In deze zaak heeft de appellant hoger beroep ingesteld tegen een vonnis van de kantonrechter in de rechtbank Midden-Nederland, locatie Lelystad, dat op 21 april 2021 is uitgesproken. De appellant, vertegenwoordigd door mr. L. Barou, was gedaagde in conventie en eiser in reconventie. De vereniging van eigenaars, hierna VVE genoemd, vertegenwoordigd door mr. A.J.M. van Kooten, was eiseres in conventie en verweerder in reconventie.

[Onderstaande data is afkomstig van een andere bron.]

File: src/backup_supervisor_regs.svh
`ifndef BACKUP_SUPERVISOR_REGS_SVH
`define BACKUP_SUPERVISOR_REGS_SVH

`define CELL_TEST_TRIGGER_ADDR 8'h0d
`define STATUS_ADDR 8'h00
`define TEST_CONFIG_ADDR 8'h0c
`define STATUS_VALID_BIT 0
`define STATUS_LOW_CELL_BIT 1
`define TEST_CONFIG_RESET 8'h00
`define TICK_HZ 16
`define LOAD_TIME_MS 1000
`define LOAD_TICKS ((`LOAD_TIME_MS * `TICK_HZ) / 1000)
`define INTERVAL_TIME_HR 24
`define INTERVAL_TICKS (`INTERVAL_TIME_HR * 3600 * `TICK_HZ)
`define BLINK_HALF_MS 500
`define BLINK_TICKS ((`BLINK_HALF_MS * `TICK_HZ) / 1000)
`define CLK_MHZ 40
`define HOLD_TIME_NS 15000
`define HOLD_CYCLES ((`HOLD_TIME_NS * `CLK_MHZ) / 1000)
`define TIMEOUT_TIME_US 140000
`define TIMEOUT_CYCLES ((`TIMEOUT_TIME_US * `CLK_MHZ) / 1)

`endif

File: src/backup_supervisor_pkg.sv
package backup_supervisor_pkg;
  typedef enum logic [1:0] {
    GATE_OPEN = 2'b00,
    GATE_DRAIN = 2'b01,
    GATE_SHUT = 2'b10
  } gate_state_t;
  typedef enum logic [1:0] {
    TEST_IDLE = 2'b00,
    TEST_LOAD = 2'b01,
    TEST_JUDGE = 2'b10
  } test_state_t;
  typedef struct packed {
    logic rd;
    logic wr;
    logic [7:0] addr;
    logic [7:0] wdata;
  } reg_req_t;
endpackage : backup_supervisor_pkg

De procedure in hoger beroep is gestart met een dagvaarding op 20 juli 2021, maar de VVE heeft aangevoerd dat zij pas op 2 augustus 2021 kennis heeft gekregen van het hoger beroep, omdat het exploot van 20 juli 2021 naar een onjuist adres was gestuurd.
Het hof heeft vastgesteld dat de VVE van mening is dat de appellant niet tijdig hoger beroep heeft ingesteld, aangezien dit uiterlijk drie maanden na het vonnis van 21 april 2021 had moeten gebeuren. Het hof heeft in het procesdossier alleen het herstelexploot van 2 augustus 2021 aangetroffen. Om de appellant in de gelegenheid te stellen zijn standpunt te verduidelijken, heeft het hof besloten om de appellant op 25 oktober 2022 de gelegenheid te geven om de dagvaarding van 20 juli 2021 in te dienen en te reageren op de stelling van de VVE over de overschrijding van de beroepstermijn.

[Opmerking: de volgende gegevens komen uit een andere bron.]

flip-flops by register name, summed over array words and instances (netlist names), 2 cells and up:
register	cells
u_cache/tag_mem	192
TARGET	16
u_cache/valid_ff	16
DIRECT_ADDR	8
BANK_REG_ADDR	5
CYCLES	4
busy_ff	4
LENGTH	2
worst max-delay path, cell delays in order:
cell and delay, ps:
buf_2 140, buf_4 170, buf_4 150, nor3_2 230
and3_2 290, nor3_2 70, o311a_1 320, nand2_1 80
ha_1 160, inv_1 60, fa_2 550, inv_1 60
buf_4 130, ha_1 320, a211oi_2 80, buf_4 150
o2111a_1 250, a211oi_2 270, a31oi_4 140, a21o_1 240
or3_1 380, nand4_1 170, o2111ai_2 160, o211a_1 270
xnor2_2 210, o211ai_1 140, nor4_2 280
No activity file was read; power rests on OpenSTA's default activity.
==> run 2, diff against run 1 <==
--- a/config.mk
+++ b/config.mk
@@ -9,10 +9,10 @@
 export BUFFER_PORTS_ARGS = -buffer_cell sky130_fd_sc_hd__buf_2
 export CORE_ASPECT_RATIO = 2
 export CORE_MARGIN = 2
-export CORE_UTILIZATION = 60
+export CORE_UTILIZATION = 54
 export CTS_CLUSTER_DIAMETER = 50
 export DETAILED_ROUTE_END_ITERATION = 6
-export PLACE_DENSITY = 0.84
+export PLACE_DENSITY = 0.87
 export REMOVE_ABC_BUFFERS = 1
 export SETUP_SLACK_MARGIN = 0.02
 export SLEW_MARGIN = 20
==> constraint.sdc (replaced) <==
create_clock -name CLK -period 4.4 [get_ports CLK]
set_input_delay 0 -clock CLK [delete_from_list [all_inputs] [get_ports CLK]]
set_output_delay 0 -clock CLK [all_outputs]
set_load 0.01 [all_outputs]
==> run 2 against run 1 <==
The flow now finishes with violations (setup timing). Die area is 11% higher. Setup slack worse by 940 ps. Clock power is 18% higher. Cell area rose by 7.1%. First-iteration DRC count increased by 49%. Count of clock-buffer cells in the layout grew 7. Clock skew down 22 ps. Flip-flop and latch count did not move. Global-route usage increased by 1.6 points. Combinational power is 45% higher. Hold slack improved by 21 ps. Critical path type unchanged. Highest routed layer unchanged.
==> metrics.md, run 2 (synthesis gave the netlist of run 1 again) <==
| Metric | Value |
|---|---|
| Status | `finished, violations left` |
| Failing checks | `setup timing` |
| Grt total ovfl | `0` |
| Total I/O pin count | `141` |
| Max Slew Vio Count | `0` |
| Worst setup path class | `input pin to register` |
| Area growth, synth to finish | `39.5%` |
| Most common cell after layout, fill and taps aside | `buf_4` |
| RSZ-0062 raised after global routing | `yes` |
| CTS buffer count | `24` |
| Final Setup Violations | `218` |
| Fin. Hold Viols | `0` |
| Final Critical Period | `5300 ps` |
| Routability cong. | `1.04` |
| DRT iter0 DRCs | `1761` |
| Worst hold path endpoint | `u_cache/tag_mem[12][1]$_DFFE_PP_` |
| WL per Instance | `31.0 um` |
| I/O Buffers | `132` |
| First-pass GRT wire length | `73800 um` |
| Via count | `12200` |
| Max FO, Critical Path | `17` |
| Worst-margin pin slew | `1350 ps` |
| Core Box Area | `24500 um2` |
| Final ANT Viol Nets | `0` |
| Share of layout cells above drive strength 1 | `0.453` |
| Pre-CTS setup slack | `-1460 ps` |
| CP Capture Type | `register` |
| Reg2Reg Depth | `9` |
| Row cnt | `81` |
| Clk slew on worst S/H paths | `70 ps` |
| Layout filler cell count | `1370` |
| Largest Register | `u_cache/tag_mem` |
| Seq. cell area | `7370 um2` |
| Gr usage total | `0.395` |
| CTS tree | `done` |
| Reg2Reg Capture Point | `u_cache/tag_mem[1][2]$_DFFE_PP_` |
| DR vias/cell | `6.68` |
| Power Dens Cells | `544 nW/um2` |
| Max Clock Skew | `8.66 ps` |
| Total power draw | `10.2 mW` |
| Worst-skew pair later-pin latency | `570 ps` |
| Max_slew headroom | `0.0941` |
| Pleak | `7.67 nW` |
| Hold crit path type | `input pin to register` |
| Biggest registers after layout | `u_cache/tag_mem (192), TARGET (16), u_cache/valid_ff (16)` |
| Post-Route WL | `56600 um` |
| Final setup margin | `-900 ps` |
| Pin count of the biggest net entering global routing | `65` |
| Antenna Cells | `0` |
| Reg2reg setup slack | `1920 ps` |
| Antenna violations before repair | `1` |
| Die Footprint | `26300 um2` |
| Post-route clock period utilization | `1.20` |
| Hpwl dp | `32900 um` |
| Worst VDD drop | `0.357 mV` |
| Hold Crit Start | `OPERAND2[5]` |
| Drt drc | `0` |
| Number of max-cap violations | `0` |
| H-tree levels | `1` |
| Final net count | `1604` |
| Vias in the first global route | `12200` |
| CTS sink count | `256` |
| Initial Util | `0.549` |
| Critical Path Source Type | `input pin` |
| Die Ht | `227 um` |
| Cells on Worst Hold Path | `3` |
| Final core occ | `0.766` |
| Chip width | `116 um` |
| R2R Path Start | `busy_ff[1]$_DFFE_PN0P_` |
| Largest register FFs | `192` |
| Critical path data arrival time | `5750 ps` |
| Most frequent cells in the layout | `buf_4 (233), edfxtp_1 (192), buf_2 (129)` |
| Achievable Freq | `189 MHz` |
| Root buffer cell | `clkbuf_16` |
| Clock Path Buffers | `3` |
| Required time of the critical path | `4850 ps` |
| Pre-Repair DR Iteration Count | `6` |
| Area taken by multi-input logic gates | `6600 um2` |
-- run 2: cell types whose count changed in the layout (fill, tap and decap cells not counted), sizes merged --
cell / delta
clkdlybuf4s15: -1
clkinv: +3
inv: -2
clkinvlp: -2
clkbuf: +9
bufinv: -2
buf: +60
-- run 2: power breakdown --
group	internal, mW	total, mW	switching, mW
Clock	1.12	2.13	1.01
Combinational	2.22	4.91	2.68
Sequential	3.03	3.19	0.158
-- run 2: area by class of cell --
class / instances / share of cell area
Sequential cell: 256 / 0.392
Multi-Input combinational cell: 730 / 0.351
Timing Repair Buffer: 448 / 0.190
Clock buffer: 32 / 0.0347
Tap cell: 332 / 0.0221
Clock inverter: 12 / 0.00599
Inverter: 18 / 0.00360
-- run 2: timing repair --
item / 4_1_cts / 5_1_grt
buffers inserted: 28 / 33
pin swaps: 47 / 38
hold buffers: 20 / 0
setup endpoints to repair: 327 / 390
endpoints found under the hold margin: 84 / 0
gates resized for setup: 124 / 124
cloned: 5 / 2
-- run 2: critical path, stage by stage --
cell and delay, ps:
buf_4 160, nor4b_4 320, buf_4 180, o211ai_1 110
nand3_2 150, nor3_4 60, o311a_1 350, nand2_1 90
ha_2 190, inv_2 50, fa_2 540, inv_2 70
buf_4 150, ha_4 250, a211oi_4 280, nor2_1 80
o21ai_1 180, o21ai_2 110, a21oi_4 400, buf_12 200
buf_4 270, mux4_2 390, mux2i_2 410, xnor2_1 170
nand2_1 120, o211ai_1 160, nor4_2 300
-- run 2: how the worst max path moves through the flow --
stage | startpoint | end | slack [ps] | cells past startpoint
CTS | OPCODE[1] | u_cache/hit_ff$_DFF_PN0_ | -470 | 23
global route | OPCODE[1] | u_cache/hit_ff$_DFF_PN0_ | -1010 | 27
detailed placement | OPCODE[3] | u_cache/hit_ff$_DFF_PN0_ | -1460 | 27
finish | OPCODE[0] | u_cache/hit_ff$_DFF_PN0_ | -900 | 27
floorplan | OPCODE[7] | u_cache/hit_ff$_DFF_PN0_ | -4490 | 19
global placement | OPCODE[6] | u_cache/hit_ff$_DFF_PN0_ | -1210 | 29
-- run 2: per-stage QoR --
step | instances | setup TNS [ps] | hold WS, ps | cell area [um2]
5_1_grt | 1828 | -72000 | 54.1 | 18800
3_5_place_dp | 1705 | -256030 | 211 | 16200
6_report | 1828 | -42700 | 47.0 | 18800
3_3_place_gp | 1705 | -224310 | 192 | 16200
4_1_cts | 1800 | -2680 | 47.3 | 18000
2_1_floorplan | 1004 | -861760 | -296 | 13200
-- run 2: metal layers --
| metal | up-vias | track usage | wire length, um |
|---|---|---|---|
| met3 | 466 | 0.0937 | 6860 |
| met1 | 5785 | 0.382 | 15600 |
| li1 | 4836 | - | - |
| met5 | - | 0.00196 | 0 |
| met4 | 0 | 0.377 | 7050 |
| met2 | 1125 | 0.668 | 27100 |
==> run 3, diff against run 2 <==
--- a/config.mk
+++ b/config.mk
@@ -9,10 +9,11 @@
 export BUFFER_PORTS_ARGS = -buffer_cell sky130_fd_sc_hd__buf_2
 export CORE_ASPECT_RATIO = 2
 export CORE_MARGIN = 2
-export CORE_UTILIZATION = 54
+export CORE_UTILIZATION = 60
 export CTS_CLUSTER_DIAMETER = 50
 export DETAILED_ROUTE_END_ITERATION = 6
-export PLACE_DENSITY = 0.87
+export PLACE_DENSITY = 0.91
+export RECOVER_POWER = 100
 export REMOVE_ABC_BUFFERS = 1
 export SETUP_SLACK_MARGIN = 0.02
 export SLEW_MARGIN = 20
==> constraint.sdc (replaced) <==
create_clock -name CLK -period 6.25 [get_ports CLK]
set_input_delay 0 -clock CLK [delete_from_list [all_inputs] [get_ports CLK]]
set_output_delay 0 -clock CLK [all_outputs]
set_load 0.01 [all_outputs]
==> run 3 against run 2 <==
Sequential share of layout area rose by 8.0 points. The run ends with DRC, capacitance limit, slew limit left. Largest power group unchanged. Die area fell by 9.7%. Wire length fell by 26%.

De VVE krijgt vervolgens de kans om op 8 november 2022 te reageren op de akte van de appellant. Totdat deze stukken zijn ingediend, heeft het hof de beoordeling van het inhoudelijke geschil aangehouden. De beslissing van het hof is op 11 oktober 2022 openbaar uitgesproken door de rechters in aanwezigheid van de griffier.